▶ [Exercise prompt]:
Starting with the line containing "[timing repair]" and going on through the line containing "endpoints found under the hold margin,0,0", return the lines of the data below exactly, and only those.

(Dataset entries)
Segment Open

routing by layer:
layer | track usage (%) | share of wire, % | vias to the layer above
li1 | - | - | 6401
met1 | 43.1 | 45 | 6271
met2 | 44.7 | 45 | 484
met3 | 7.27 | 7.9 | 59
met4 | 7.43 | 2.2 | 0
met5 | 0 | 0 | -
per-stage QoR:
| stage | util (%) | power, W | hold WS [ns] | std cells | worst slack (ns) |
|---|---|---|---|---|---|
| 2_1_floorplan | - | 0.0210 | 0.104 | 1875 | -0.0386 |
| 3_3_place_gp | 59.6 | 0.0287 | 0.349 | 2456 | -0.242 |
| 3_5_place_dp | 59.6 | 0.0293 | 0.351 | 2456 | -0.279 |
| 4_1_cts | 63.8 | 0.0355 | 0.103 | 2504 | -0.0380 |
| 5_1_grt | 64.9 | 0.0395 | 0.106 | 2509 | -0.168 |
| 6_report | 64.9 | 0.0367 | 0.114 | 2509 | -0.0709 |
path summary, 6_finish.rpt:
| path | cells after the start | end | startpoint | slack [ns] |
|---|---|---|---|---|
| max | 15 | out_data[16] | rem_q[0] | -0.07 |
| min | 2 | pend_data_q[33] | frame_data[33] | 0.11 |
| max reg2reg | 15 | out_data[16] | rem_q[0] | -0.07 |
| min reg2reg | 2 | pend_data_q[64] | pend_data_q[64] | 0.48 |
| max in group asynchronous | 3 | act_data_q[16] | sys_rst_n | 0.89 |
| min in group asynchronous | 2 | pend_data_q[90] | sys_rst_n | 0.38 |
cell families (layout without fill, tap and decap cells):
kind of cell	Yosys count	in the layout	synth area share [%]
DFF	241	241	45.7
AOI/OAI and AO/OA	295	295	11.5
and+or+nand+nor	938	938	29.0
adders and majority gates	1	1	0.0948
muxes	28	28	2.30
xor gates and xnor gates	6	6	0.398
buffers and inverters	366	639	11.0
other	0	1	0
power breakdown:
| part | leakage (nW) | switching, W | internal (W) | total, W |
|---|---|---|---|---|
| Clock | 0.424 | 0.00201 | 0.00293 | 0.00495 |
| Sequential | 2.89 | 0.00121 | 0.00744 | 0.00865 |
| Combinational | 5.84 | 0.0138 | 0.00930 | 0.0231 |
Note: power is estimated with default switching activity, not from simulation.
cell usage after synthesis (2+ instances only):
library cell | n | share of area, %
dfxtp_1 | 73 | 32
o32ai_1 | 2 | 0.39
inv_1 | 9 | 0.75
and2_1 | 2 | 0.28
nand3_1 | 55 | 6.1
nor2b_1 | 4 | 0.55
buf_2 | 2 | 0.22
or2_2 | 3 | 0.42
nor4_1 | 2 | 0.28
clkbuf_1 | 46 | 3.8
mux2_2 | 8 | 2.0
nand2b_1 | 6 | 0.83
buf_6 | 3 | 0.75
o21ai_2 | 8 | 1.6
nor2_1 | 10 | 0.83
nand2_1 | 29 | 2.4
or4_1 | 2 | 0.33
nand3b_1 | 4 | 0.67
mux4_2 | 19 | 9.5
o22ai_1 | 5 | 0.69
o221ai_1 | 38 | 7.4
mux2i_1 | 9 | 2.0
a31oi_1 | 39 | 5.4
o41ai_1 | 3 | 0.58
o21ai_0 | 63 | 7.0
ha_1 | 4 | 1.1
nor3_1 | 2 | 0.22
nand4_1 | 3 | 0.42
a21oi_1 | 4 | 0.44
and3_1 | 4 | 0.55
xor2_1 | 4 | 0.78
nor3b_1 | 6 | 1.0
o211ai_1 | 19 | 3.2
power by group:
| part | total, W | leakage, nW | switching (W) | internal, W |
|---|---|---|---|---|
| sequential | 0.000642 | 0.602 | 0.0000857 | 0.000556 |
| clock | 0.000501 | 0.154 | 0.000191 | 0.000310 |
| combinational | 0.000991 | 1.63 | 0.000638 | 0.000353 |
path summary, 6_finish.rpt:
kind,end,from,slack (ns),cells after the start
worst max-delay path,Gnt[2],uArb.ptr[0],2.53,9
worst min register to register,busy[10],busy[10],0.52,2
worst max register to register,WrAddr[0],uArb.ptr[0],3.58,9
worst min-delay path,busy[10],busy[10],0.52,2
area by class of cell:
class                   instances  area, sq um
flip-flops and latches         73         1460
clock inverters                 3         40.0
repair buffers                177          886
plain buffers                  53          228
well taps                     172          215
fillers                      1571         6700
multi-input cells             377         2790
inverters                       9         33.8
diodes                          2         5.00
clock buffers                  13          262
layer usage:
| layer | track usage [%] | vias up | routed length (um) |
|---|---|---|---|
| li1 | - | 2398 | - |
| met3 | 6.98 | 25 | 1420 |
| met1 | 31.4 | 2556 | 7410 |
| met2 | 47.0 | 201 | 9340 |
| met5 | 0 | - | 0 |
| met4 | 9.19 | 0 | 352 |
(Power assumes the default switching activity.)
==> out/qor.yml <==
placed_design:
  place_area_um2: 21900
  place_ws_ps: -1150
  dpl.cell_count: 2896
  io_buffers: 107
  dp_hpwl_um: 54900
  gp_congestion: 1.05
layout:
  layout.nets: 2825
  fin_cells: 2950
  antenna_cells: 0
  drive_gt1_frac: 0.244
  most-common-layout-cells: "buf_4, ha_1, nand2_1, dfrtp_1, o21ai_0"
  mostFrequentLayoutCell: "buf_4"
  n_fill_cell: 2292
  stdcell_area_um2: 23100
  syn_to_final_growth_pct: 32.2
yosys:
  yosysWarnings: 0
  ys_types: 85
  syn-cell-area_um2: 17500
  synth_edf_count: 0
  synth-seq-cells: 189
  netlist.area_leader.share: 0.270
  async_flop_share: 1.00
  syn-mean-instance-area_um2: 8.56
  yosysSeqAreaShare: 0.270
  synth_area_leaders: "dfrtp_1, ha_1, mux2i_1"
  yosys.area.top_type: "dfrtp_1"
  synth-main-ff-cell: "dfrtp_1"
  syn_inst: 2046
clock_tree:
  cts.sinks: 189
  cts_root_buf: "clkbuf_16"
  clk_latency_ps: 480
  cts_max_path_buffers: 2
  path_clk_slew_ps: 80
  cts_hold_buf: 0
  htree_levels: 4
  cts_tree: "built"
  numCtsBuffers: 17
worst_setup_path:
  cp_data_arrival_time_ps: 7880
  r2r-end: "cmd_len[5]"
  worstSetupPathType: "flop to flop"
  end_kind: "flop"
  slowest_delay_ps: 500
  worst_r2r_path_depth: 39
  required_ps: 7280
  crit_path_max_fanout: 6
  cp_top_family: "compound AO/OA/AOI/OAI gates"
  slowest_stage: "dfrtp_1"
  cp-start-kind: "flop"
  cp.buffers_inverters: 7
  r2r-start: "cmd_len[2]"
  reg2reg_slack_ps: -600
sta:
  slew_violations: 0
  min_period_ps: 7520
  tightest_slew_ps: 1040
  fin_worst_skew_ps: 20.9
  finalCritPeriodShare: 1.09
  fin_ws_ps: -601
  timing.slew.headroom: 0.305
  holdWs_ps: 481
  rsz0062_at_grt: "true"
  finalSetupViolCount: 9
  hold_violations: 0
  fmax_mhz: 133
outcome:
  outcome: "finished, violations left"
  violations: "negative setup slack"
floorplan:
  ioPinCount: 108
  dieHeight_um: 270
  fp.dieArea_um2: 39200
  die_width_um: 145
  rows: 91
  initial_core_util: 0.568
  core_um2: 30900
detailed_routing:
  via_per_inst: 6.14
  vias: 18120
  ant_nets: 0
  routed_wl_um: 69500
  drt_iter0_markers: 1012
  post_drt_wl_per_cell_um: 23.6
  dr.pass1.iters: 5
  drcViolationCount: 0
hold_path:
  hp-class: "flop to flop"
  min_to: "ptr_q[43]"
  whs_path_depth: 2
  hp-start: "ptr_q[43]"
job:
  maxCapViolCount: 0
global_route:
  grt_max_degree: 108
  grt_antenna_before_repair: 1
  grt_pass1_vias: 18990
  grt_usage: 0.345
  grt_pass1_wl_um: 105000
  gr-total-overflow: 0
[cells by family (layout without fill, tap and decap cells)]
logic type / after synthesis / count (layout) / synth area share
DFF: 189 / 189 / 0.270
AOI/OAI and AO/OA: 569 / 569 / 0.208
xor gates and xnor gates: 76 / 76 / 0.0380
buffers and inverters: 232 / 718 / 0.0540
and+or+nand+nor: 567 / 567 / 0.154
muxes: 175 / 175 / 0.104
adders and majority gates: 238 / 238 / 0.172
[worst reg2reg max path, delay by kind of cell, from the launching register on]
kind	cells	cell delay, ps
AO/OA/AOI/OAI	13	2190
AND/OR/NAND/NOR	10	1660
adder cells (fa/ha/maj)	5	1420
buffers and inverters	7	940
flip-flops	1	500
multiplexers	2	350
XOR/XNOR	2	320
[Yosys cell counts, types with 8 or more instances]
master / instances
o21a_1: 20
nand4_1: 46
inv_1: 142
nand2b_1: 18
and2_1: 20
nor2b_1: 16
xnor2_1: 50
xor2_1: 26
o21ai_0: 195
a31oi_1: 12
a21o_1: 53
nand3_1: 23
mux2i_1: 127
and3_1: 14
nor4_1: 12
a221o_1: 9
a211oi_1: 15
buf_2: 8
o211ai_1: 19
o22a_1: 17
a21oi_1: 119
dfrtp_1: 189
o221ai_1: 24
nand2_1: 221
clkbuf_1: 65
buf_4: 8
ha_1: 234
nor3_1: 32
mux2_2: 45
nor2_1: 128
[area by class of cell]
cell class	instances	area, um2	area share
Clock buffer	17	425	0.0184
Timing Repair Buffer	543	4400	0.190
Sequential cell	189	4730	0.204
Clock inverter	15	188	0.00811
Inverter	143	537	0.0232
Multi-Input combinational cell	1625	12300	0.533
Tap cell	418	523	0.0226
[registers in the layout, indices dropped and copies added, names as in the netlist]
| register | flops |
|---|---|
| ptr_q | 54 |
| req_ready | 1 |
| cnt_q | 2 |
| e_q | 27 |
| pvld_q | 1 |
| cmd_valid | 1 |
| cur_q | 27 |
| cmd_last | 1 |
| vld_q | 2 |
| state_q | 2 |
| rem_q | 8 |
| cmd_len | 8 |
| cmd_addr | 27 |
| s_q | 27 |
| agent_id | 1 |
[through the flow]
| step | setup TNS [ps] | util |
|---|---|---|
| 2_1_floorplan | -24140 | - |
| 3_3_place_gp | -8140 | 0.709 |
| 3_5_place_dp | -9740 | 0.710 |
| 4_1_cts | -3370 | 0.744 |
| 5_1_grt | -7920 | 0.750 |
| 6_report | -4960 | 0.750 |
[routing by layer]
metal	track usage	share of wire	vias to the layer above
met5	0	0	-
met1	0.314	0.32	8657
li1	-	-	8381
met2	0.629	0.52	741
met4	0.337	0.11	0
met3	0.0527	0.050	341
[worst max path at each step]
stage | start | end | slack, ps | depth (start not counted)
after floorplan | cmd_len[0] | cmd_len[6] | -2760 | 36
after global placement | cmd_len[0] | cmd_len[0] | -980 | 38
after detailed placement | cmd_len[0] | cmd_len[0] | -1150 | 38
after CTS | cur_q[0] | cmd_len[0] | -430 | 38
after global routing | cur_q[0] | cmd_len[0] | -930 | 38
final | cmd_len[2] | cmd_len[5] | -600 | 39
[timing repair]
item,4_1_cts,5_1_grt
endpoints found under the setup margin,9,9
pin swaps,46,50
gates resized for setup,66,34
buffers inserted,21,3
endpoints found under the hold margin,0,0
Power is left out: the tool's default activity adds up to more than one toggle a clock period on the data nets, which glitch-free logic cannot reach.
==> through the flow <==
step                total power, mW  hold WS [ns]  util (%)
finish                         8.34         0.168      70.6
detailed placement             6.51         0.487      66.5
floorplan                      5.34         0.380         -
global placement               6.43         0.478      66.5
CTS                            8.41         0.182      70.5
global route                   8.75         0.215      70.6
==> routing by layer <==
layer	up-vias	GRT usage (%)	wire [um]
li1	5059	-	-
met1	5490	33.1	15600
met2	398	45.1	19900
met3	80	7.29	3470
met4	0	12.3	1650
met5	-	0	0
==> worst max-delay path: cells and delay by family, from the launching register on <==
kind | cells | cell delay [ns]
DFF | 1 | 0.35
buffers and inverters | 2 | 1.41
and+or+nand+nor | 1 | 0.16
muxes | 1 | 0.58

Segment Closed

▶ [Exercise solution]:
[timing repair]
item,4_1_cts,5_1_grt
endpoints found under the setup margin,9,9
pin swaps,46,50
gates resized for setup,66,34
buffers inserted,21,3
endpoints found under the hold margin,0,0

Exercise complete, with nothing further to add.